🤖 AI Summary
Conventional covariance-based neural networks (VNNs) rely on precomputed dense covariance matrices for graph construction, failing to capture conditional independence among variables and decoupling graph structure learning from downstream tasks. Method: We propose Precision Neural Networks (PNNs), which perform graph convolution directly on the inverse covariance (precision) matrix. PNNs jointly optimize network parameters and a sparse precision matrix in an end-to-end manner, enabling task-aware graph structure learning. A spectral constraint ensures covariance consistency, and theoretical analysis quantifies precision estimation error. The sparsity of the learned precision matrix explicitly encodes conditional independence, enhancing model interpretability and generalization.

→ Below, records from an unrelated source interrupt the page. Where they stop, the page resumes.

===== config.mk =====
export PLATFORM = sky130hd
export DESIGN_NAME = branch_predict_tournament_flat
export DESIGN_NICKNAME = d
export VERILOG_FILES = /design/src/rtl/branch_predict_tournament_if.sv /design/src/rtl/branch_predict_tournament.sv /design/src/flat_wrapper.sv
export SDC_FILE = /design/constraint.sdc
export NUM_CORES = 2
export LEC_CHECK = 0
export BUFFER_PORTS_ARGS = -buffer_cell sky130_fd_sc_hd__buf_2
export CAP_MARGIN = 40
export CORE_UTILIZATION = 38
export CTS_CLUSTER_SIZE = 28
export DETAILED_ROUTE_END_ITERATION = 7
export PLACE_DENSITY = 0.58
export SYNTH_ARGS = -nofsm -noshare
export SYNTH_HDL_FRONTEND = slang
export SYNTH_SLANG_ARGS = --single-unit

===== constraint.sdc =====
create_clock -name clk -period 4.8 [get_ports clk]
set_input_delay 0.48 -clock clk [delete_from_list [all_inputs] [get_ports clk]]
set_output_delay 0.48 -clock clk [all_outputs]
set_load 0.02 [all_outputs]

===== src/rtl/branch_predict_tournament_if.sv =====
// Fetch/decode lookup, resolve-stage training and statistics bundle for the
// tournament branch predictor.
interface branch_predict_tournament_if #(
    parameter int GHR_LEN = 8
);
    logic               lookup_en;
    logic [31:0]        lookup_pc;
    logic               pred_flush;
    logic               spec_push;
    logic               pred_valid;
    logic               pred_take;
    logic               pred_global;
    logic               pred_local;
    logic               pred_use_global;
    logic [GHR_LEN-1:0] pred_ghr;
    logic               upd_valid;
    logic [31:0]        upd_pc;
    logic               upd_taken;
    logic [GHR_LEN-1:0] upd_ghr;
    logic               upd_pred_global;
    logic               upd_pred_local;
    logic               upd_pred_take;
    logic               mispredict;
    logic [31:0]        cnt_branch;
    logic [31:0]        cnt_mispred;

    modport master (
        output lookup_en, lookup_pc, pred_flush, spec_push,
        output upd_valid, upd_pc, upd_taken, upd_ghr,
        output upd_pred_global, upd_pred_local, upd_pred_take,
        input  pred_valid, pred_take, pred_global, pred_local, pred_use_global, pred_ghr,
        input  mispredict, cnt_branch, cnt_mispred
    );

    modport slave (
        input  lookup_en, lookup_pc, pred_flush, spec_push,
        input  upd_valid, upd_pc, upd_taken, upd_ghr,
        input  upd_pred_global, upd_pred_local, upd_pred_take,
        output pred_valid, pred_take, pred_global, pred_local, pred_use_global, pred_ghr,
        output mispredict, cnt_branch, cnt_mispred
    );
endinterface


===== src/rtl/branch_predict_tournament.sv =====
// Tournament predictor: per-PC local history + gshare global PHT, arbitrated by
// a per-PC chooser, with speculative GHR recovery and branch/mispredict counters.
module branch_predict_tournament #(
    parameter int PC_IDX_BITS = 6,
    parameter int GHR_LEN     = 8,
    parameter int LHR_LEN     = 6,
    parameter int CTR_BITS    = 2,
    parameter int CH_BITS     = 2
) (
    input logic                        clk,
    input logic                        rst,
    branch_predict_tournament_if.slave bp
);
    localparam int LTAB  = 1 << PC_IDX_BITS;
    localparam int GTAB  = 1 << GHR_LEN;
    localparam int LPTAB = 1 << LHR_LEN;
    localparam logic [CTR_BITS-1:0] CTR_INIT = CTR_BITS'((1 << (CTR_BITS - 1)) - 1);
    localparam logic [CH_BITS-1:0]  CH_INIT  = CH_BITS'((1 << (CH_BITS - 1)) - 1);

    logic [LHR_LEN-1:0]  lhr     [LTAB];
    logic [CTR_BITS-1:0] lpht    [LPTAB];
    logic [CTR_BITS-1:0] gpht    [GTAB];
    logic [CH_BITS-1:0]  chooser [LTAB];
    logic [GHR_LEN-1:0]  ghrSpec;
    logic [31:0]         cntBranch;
    logic [31:0]         cntMispred;

    logic [PC_IDX_BITS-1:0] lkLi, upLi;
    logic [GHR_LEN-1:0]     lkGi, upGi;
    logic [LHR_LEN-1:0]     lkLhr, upLhr;
    logic                   lkGlobal, lkLocal, lkUseGlobal;
    logic                   globalOk, localOk;
    logic                   unusedPcBits;

    function automatic logic [CTR_BITS-1:0] ctrStep(input logic [CTR_BITS-1:0] c, input logic up);
        if (up) return (c == '1) ? c : c + CTR_BITS'(1);
        return (c == '0) ? c : c - CTR_BITS'(1);
    endfunction

    function automatic logic [CH_BITS-1:0] chStep(input logic [CH_BITS-1:0] c, input logic up);
        if (up) return (c == '1) ? c : c + CH_BITS'(1);
        return (c == '0) ? c : c - CH_BITS'(1);
    endfunction

    assign lkLi        = bp.lookup_pc[PC_IDX_BITS+1:2];
    assign lkGi        = bp.lookup_pc[GHR_LEN+1:2] ^ ghrSpec;
    assign upLi        = bp.upd_pc[PC_IDX_BITS+1:2];
    assign upGi        = bp.upd_pc[GHR_LEN+1:2] ^ bp.upd_ghr;
    assign lkLhr       = lhr[lkLi];
    assign upLhr       = lhr[upLi];
    assign lkGlobal    = gpht[lkGi][CTR_BITS-1];
    assign lkLocal     = lpht[lkLhr][CTR_BITS-1];
    assign lkUseGlobal = chooser[lkLi][CH_BITS-1];
    assign globalOk    = (bp.upd_pred_global == bp.upd_taken);
    assign localOk     = (bp.upd_pred_local == bp.upd_taken);
    assign unusedPcBits = ^{bp.lookup_pc, bp.upd_pc};

    assign bp.mispredict  = bp.upd_valid & (bp.upd_taken != bp.upd_pred_take);
    assign bp.cnt_branch  = cntBranch;
    assign bp.cnt_mispred = cntMispred;

    // Non-blocking writes give read-before-write even when upd_pc aliases lookup_pc.
    always_ff @(posedge clk or negedge rst) begin
        if (!rst) begin
            for (int unsigned i = 0; i < LTAB; i++) begin
                lhr[i]     <= '0;
                chooser[i] <= CH_INIT;
            end
            for (int unsigned i = 0; i < LPTAB; i++) lpht[i] <= CTR_INIT;
            for (int unsigned i = 0; i < GTAB; i++)  gpht[i] <= CTR_INIT;
        end else if (bp.upd_valid) begin
            gpht[upGi]  <= ctrStep(gpht[upGi], bp.upd_taken);
            lpht[upLhr] <= ctrStep(lpht[upLhr], bp.upd_taken);
            lhr[upLi]   <= {upLhr[LHR_LEN-2:0], bp.upd_taken};
            if (globalOk && !localOk)
                chooser[upLi] <= chStep(chooser[upLi], 1'b1);
            else if (localOk && !globalOk)
                chooser[upLi] <= chStep(chooser[upLi], 1'b0);
        end
    end

    always_ff @(posedge clk or negedge rst) begin
        if (!rst) begin
            ghrSpec <= '0;
        end else if (bp.mispredict) begin
            ghrSpec <= {bp.upd_ghr[GHR_LEN-2:0], bp.upd_taken};
        end else if (bp.spec_push) begin
            ghrSpec <= {ghrSpec[GHR_LEN-2:0], bp.pred_take};
        end
    end

    always_ff @(posedge clk or negedge rst) begin
        if (!rst) begin
            bp.pred_valid      <= 1'b0;
            bp.pred_take       <= 1'b0;
            bp.pred_global     <= 1'b0;
            bp.pred_local      <= 1'b0;
            bp.pred_use_global <= 1'b0;
            bp.pred_ghr        <= '0;
        end else if (bp.pred_flush) begin
            bp.pred_valid      <= 1'b0;
            bp.pred_take       <= 1'b0;
            bp.pred_global     <= 1'b0;
            bp.pred_local      <= 1'b0;
            bp.pred_use_global <= 1'b0;
            bp.pred_ghr        <= ghrSpec;
        end else if (bp.lookup_en) begin
            bp.pred_valid      <= 1'b1;
            bp.pred_take       <= lkUseGlobal ? lkGlobal : lkLocal;
            bp.pred_global     <= lkGlobal;
            bp.pred_local      <= lkLocal;
            bp.pred_use_global <= lkUseGlobal;
            bp.pred_ghr        <= ghrSpec;
        end
    end

    always_ff @(posedge clk or negedge rst) begin
        if (!rst) begin
            cntBranch  <= '0;
            cntMispred <= '0;
        end else if (bp.upd_valid) begin
            if (cntBranch != '1) cntBranch <= cntBranch + 32'd1;
            if (bp.mispredict && cntMispred != '1) cntMispred <= cntMispred + 32'd1;
        end
    end
endmodule

===== src/flat_wrapper.sv =====
// flat-port wrapper written by rule: the top's interface ports become plain ports
module branch_predict_tournament_flat 
#(
    parameter int PC_IDX_BITS = 6,
    parameter int GHR_LEN     = 8,
    parameter int LHR_LEN     = 6,
    parameter int CTR_BITS    = 2,
    parameter int CH_BITS     = 2
)
  (clk, rst, bp_lookup_en, bp_lookup_pc, bp_pred_flush, bp_spec_push, bp_upd_valid, bp_upd_pc, bp_upd_taken, bp_upd_ghr, bp_upd_pred_global, bp_upd_pred_local, bp_upd_pred_take, bp_pred_valid, bp_pred_take, bp_pred_global, bp_pred_local, bp_pred_use_global, bp_pred_ghr, bp_mispredict, bp_cnt_branch, bp_cnt_mispred);
  branch_predict_tournament_if #(.GHR_LEN(GHR_LEN)) bp_i ();
  input logic clk;
  input logic rst;
  input wire logic [$bits(bp_i.lookup_en)-1:0] bp_lookup_en;
  input wire logic [$bits(bp_i.lookup_pc)-1:0] bp_lookup_pc;
  input wire logic [$bits(bp_i.pred_flush)-1:0] bp_pred_flush;
  input wire logic [$bits(bp_i.spec_push)-1:0] bp_spec_push;
  input wire logic [$bits(bp_i.upd_valid)-1:0] bp_upd_valid;
  input wire logic [$bits(bp_i.upd_pc)-1:0] bp_upd_pc;
  input wire logic [$bits(bp_i.upd_taken)-1:0] bp_upd_taken;
  input wire logic [$bits(bp_i.upd_ghr)-1:0] bp_upd_ghr;
  input wire logic [$bits(bp_i.upd_pred_global)-1:0] bp_upd_pred_global;
  input wire logic [$bits(bp_i.upd_pred_local)-1:0] bp_upd_pred_local;
  input wire logic [$bits(bp_i.upd_pred_take)-1:0] bp_upd_pred_take;
  output wire logic [$bits(bp_i.pred_valid)-1:0] bp_pred_valid;
  output wire logic [$bits(bp_i.pred_take)-1:0] bp_pred_take;
  output wire logic [$bits(bp_i.pred_global)-1:0] bp_pred_global;
  output wire logic [$bits(bp_i.pred_local)-1:0] bp_pred_local;
  output wire logic [$bits(bp_i.pred_use_global)-1:0] bp_pred_use_global;
  output wire logic [$bits(bp_i.pred_ghr)-1:0] bp_pred_ghr;
  output wire logic [$bits(bp_i.mispredict)-1:0] bp_mispredict;
  output wire logic [$bits(bp_i.cnt_branch)-1:0] bp_cnt_branch;
  output wire logic [$bits(bp_i.cnt_mispred)-1:0] bp_cnt_mispred;
  assign bp_i.lookup_en = bp_lookup_en;
  assign bp_i.lookup_pc = bp_lookup_pc;
  assign bp_i.pred_flush = bp_pred_flush;
  assign bp_i.spec_push = bp_spec_push;
  assign bp_i.upd_valid = bp_upd_valid;
  assign bp_i.upd_pc = bp_upd_pc;
  assign bp_i.upd_taken = bp_upd_taken;
  assign bp_i.upd_ghr = bp_upd_ghr;
  assign bp_i.upd_pred_global = bp_upd_pred_global;
  assign bp_i.upd_pred_local = bp_upd_pred_local;
  assign bp_i.upd_pred_take = bp_upd_pred_take;
  assign bp_pred_valid = bp_i.pred_valid;
  assign bp_pred_take = bp_i.pred_take;
  assign bp_pred_global = bp_i.pred_global;
  assign bp_pred_local = bp_i.pred_local;
  assign bp_pred_use_global = bp_i.pred_use_global;
  assign bp_pred_ghr = bp_i.pred_ghr;
  assign bp_mispredict = bp_i.mispredict;
  assign bp_cnt_branch = bp_i.cnt_branch;
  assign bp_cnt_mispred = bp_i.cnt_mispred;
  branch_predict_tournament #(.PC_IDX_BITS(PC_IDX_BITS), .GHR_LEN(GHR_LEN), .LHR_LEN(LHR_LEN), .CTR_BITS(CTR_BITS), .CH_BITS(CH_BITS)) u_core (.clk(clk), .rst(rst), .bp(bp_i));
endmodule

# ---- Yosys cells after proc, flatten, opt, wreduce, memory -nomap -nowiden
# Cells that the tools add are included.
dict set report word_totals {
  register_bits 1237
  latch_bits 0
  ramBits 0
  mem_bits_ro 0
  inputBits 82
  wordCells 581
  n_memories 0
}
dict set report op_classes {
  add_sub_neg 8
  mul 0
  div_mod_pow 0
  order_cmp 9
  eq_ne 8
  n_shift 0
  mux 73
  bitwise_logic 9
  reduce_logical 17
}
# op n
set op_table {}
lappend op_table {{bitwise mux 512 bit} 1}
lappend op_table {{bitwise mux 128 bit} 3}
lappend op_table {{bitwise mux 384 bit} 1}
lappend op_table {{two-way mux 128 bit} 2}
lappend op_table {{binary-select mux 6 bit (select 6 bit)} 2}
lappend op_table {{adder 32 x 1 -> 32 bit (second input constant)} 2}
lappend op_table {{!= test 32 bit (second input constant)} 2}
lappend op_table {{two-way mux 2 bit} 30}
lappend op_table {{binary-select mux 2 bit (select 6 bit)} 4}
lappend op_table {{demux 6 bit (select 6 bit)} 1}
lappend op_table {{binary-select mux 2 bit (select 8 bit)} 2}
lappend op_table {{two-way mux 8 bit} 4}
lappend op_table {{two-way mux 6 bit} 5}
lappend op_table {{>= comparator 7 bit (second input constant)} 4}
lappend op_table {{inverter 6 -> 7 bit} 4}
lappend op_table {{demux 2 bit (select 6 bit)} 2}
lappend op_table {{>= comparator 9 bit (second input constant)} 2}
lappend op_table {{inverter 8 -> 9 bit} 2}
lappend op_table {{demux 2 bit (select 8 bit)} 1}
lappend op_table {{XOR 8 bit} 2}
lappend op_table {{two-way mux 1 bit} 15}
lappend op_table {{less-than comparator 7 x 1 -> 1 bit (second input constant)} 2}
lappend op_table {{less-than comparator 9 x 1 -> 1 bit (second input constant)} 1}
lappend op_table {{adder 2 x 1 -> 2 bit (second input constant)} 3}
lappend op_table {{10 further kinds} 27}

# ---- Longest topological paths before layout
dict set report depth {
  ltp_word 14
  depth_mapped 21
  ltp_nobuf 12
}

# ---- Worst setup path after synthesis
# No wires, ideal clock.
dict set report synth_timing {
  path_type {input-to-reg}
  startpoint {in bp_lookup_pc[2]}
  endpoint {reg u_core.bp.pred_take}
  setup_time_ps 128
  arrival_time_ps 4664
  slack_ps 8
  path_stages 14
  cell_sequence {buf_2 -> buf_6 -> buf_4 -> buf_4 -> xor2_1 -> buf_2 -> buf_2 -> mux4_2 -> mux4_2 -> mux4_2 -> a211oi_1 -> a21oi_1 -> a31oi_1 -> o22ai_1}
}
dict set report synth_via {
  elab_chain_cells 11
  elab_cells_between_ends 19
}
# element line
set synth_lines {}
lappend synth_lines {{from (decl)} flat_wrapper.sv:15} ;# input wire logic [$bits(bp_i.lookup_pc)-1:0] bp_lookup_pc;
lappend synth_lines {{inverter 6 -> 7 bit (implied by the code)} {branch_predict_tournament.sv:49, branch_predict_tournament.sv:53}}
lappend synth_lines {{binary-select mux 6 bit (select 6 bit)} branch_predict_tournament.sv:49} ;# assign lkLhr = lhr[lkLi];
lappend synth_lines {{two-way mux 6 bit (implied by the code) (2 in a row)} branch_predict_tournament.sv:49}
lappend synth_lines {{inverter 6 -> 7 bit (implied by the code)} branch_predict_tournament.sv:52} ;# assign lkLocal = lpht[lkLhr][CTR_BITS-1];
lappend synth_lines {{binary-select mux 2 bit (select 6 bit)} branch_predict_tournament.sv:52}
lappend synth_lines {{two-way mux 2 bit (implied by the code) (2 in a row)} branch_predict_tournament.sv:52}
lappend synth_lines {{two-way mux 1 bit (*)} branch_predict_tournament.sv:109} ;# bp.pred_take <= lkUseGlobal ? lkGlobal : lkLocal;
lappend synth_lines {{two-way mux 1 bit (*)} branch_predict_tournament.sv:107} ;# end else if (bp.lookup_en) begin
lappend synth_lines {{two-way mux 1 bit (*)} branch_predict_tournament.sv:100} ;# end else if (bp.pred_flush) begin
lappend synth_lines {{to (signal assigned)} branch_predict_tournament.sv:109}
lappend synth_lines {{to (decl)} branch_predict_tournament_if.sv:39} ;# output pred_valid, pred_take, pred_global, pred_local, pred_use_global, pred_ghr,
# Mark *: on every way between the ends. The rest lies on a longest branch, timed or not. The select of a mux whose other input is x is not followed.
# A chain may end at the register's enable or synchronous reset.

# ---- Worst setup path in the final report
dict set report layout_timing {
  startpoint {reg u_core.lhr[158] in the netlist's numbering}
  endpoint {reg u_core.lpht[113] in the netlist's numbering}
}
dict set report layout_via {
  elab_chain_cells 13
  elab_cells_between_ends 22
}
# element line
set layout_lines {}
lappend layout_lines {{from (decl)} branch_predict_tournament.sv:20} ;# logic [LHR_LEN-1:0] lhr [LTAB];
lappend layout_lines {{from (signal, indexed assignment)} branch_predict_tournament.sv:74} ;# lhr[upLi] <= {upLhr[LHR_LEN-2:0], bp.upd_taken};
lappend layout_lines {{binary-select mux 6 bit (select 6 bit) (*)} branch_predict_tournament.sv:50} ;# assign upLhr = lhr[upLi];
lappend layout_lines {{two-way mux 6 bit (implied by the code) (*) (2 in a row)} branch_predict_tournament.sv:50}
lappend layout_lines {{inverter 6 -> 7 bit (implied by the code) (*)} branch_predict_tournament.sv:73} ;# lpht[upLhr] <= ctrStep(lpht[upLhr], bp.upd_taken);
lappend layout_lines {{binary-select mux 2 bit (select 6 bit)} branch_predict_tournament.sv:73}
lappend layout_lines {{two-way mux 2 bit (implied by the code) (2 in a row)} branch_predict_tournament.sv:73}
lappend layout_lines {{adder 2 x 1 -> 2 bit / == test 2 bit (equally long branches)} branch_predict_tournament.sv:36} ;# if (up) return (c == '1) ? c : c + CTR_BITS'(1);
lappend layout_lines {{two-way mux 2 bit (2 in a row)} branch_predict_tournament.sv:36}
lappend layout_lines {{two-way mux 2 bit} branch_predict_tournament.sv:37} ;# return (c == '0) ? c : c - CTR_BITS'(1);
lappend layout_lines {{two-way mux 2 bit} branch_predict_tournament.sv:71} ;# end else if (bp.upd_valid) begin
lappend layout_lines {{bitwise mux 128 bit (*)} branch_predict_tournament.sv:73}
lappend layout_lines {{to (signal, indexed assignment)} branch_predict_tournament.sv:73}
lappend layout_lines {{to (decl)} branch_predict_tournament.sv:21} ;# logic [CTR_BITS-1:0] lpht [LPTAB];
# Marked as above.

==> flow_metrics.tcl <==
set metrics [dict create \
    status "finished, final reports clean" \
    fmax_mhz 211 \
    io_buffers 111 \
    crit_path_max_fanout 35 \
    netlist.area_leader.share_pct 33.2 \
    place_hpwl_mm 137 \
    crit_arrival_ps 5380 \
    fill_cells 15100 \
    drc 0 \
    max-cap-violations 0 \
    postCtsResizedCells 0 \
    fin_nets 5483 \
    postSynthNetCount 5205 \
    cts_tree "done" \
    intPower_uw 21100 \
    synth_xor_area_share_pct 1.19 \
    power_leakage_uw 0.0318 \
    synth_edf_count 0 \
    r2r_start "u_core.lhr[158]" \
    initial_core_util_pct 38.4 \
    path_clk_slew_ps 60 \
    worstPathRequired_ps 5440 \
    ant_nets 0 \
    fin_ws_ps 61.5 \
    synth-seq-area-share_pct 48.9 \
    synth_top_family_by_area "multiplexers" \
    r2r_end "u_core.lpht[113]" \
    synth-compound-area-share_pct 6.22 \
    numCtsBuffers 145 \
    rrSetupSlack_ps 60 \
    switching_share_pct 29.1 \
    hold_viol 0 \
    ir_drop_mv 0.335 \
    yosysWarnings 0 \
    first_global_vias 45900 \
    worstHoldPathCells 3 \
    synthCells 5120 \
    die_height_um 413 \
    die_area_um2 171000 \
    power_frac_comb_pct 19.2 \
    synth_fa_ha_area_share_pct 0.144 \
    dr.first_iter.drc_count 4358 \
    timing.final.crit_period_ps 4740 \
    viasPerCell 5.85 \
    fp-row-count 150 \
    grt_first_pass_wirelength_mm 306 \
    p_seq_share_pct 41.9 \
    finClkSkew_ps 42.3 \
    overflow 0 \
    synth_ff_type "dfrtp_1" \
    fin_setup_tns_ps 0 \
    coreArea_um2 168000 \
    worstMarginPinSlew_ps 1050 \
    r2r_cells 15 \
    worstSetupStartpointType "register" \
    globalplace.congestion 0.921 \
    hold_path_end "u_core.ghrSpec[5]" \
    drive_gt1_share_pct 45.3 \
    cts.sinks 1237 \
    synth_top_area_cell "dfrtp_1" \
    antenna_found_initial 10 \
    synth-seq-cells 1237 \
    async_flop_share_pct 100 \
    track_usage_pct 23.9 \
    syn_area_per_cell_um2 12.6 \
    pre_cts_slack_ps -300 \
    endpoint_kind "register" \
    layout-area-overhead-vs-synth_pct 16.9 \
    cts_root_buf "clkbuf_16" \
    clk_latency_ps 800 \
    die_w_um 413 \
    final_cells 7729 \
    drt-total-wl_mm 202 \
    powerDensity_nw_per_um2 396 \
    rsz0062_at_grt "no" \
    synth-simple-area-share_pct 8.41 \
    boundaryPins 160 \
    post_dp_cell_area_um2 70100 \
    synthDistinctLibCells 78 \
    wl_per_cell_um 26.2 \
    drt_pre_antenna_iters 6 \
    grt_max_degree 120 \
    slew_headroom_pct 29.9 \
    synth_area_leaders "dfrtp_1 (33%), mux4_2 (16%), dfstp_2 (16%)" \
    clk_path_buf_depth 3 \
    final_design_area_no_fill_um2 75100 \
    hp-class "in2reg" \
    period_share_pct 98.7 \
    slew_violations 0 \
    yosysMostFrequentCell "dfrtp_1" \
    setup_viol 0 \
    p_clk_share_pct 38.8 \
    htreeDepth 4 \
    synth_common_cells "dfrtp_1 (853), mux2_2 (829), nor2_1 (657)" \
    dp.cells 7451 \
    hold_path.startpoint "bp_upd_ghr[4]" \
    vias 45200 \
    synth_area_um2 64300 \
    power.total_uw 29700 \
    p_sw_uw 8640 \
    worstSetupPathType "reg2reg" \
    synth_mux_area_share_pct 32.2 \
    post_cts_buffers 0 \
]
flip-flops by register name (all words and copies together) (netlist names):
| signal | flops |
|---|---|
| u_core.bp.pred_valid | 1 |
| u_core.bp.pred_use_global | 1 |
| u_core.bp.pred_local | 1 |
| u_core.bp.pred_take | 1 |
| u_core.bp.cnt_branch | 32 |
| u_core.lpht | 128 |
| u_core.bp.pred_ghr | 8 |
| u_core.lhr | 384 |
| u_core.bp.pred_global | 1 |
| u_core.gpht | 512 |
| u_core.bp.cnt_mispred | 32 |
| u_core.ghrSpec | 8 |
| u_core.chooser | 128 |
through the flow:
step | hold slack (ps) | utilization (%)
after floorplan | 184 | -
after global placement | 466 | 41.8
after detailed placement | 476 | 41.8
after CTS | 25.5 | 44.8
after global routing | 56.7 | 44.8
final | 77.4 | 44.8
power by group through the flow:
| stage | registers [uW] | logic [uW] | clock network (uW) |
|---|---|---|---|
| 4_1_cts | 12400 | 5710 | 11800 |
| 3_3_place_gp | 12600 | 5620 | 0 |
| 6_report | 12500 | 5720 | 11500 |
| 2_1_floorplan | 12400 | 3420 | 0 |
| 5_1_grt | 12600 | 6110 | 12200 |
| 3_5_place_dp | 12600 | 5690 | 0 |
what timing repair did:
action | 4_1_cts | 5_1_grt
endpoints found under the hold margin | 97 | 0
hold buffers | 4 | 0
setup endpoints to repair | 0 | 0
area by class of cell:
class                      count  area, um^2  share of cell area [%]
sequential                  1237       31400                    41.9
inverter                      17        63.8                  0.0850
clock buffer                 222        4250                    5.66
tap                         2204        2760                    3.67
antenna                        2        5.00                 0.00666
multi-input combinational   3435       31200                    41.5
timing repair buffer         562        4750                    6.32
clock inverter                50         689                   0.918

Results: Experiments on synthetic and real-world datasets demonstrate that PNNs significantly outperform two-stage approaches (graph learning followed by separate model training) in both graph structure accuracy and downstream task performance.
📝 Abstract
CoVariance Neural Networks (VNNs) perform convolutions on the graph determined by the covariance matrix of the data, which enables expressive and stable covariance-based learning. However, covariance matrices are typically dense, fail to encode conditional independence, and are often precomputed in a task-agnostic way, which may hinder performance. To overcome these limitations, we study Precision Neural Networks (PNNs), i.e., VNNs on the precision matrix -- the inverse covariance. The precision matrix naturally encodes statistical independence, often exhibits sparsity, and preserves the covariance spectral structure. To make precision estimation task-aware, we formulate an optimization problem that jointly learns the network parameters and the precision matrix, and solve it via alternating optimization, by sequentially updating the network weights and the precision estimate. We theoretically bound the distance between the estimated and true precision matrices at each iteration, and demonstrate the effectiveness of joint estimation compared to two-step approaches on synthetic and real-world data.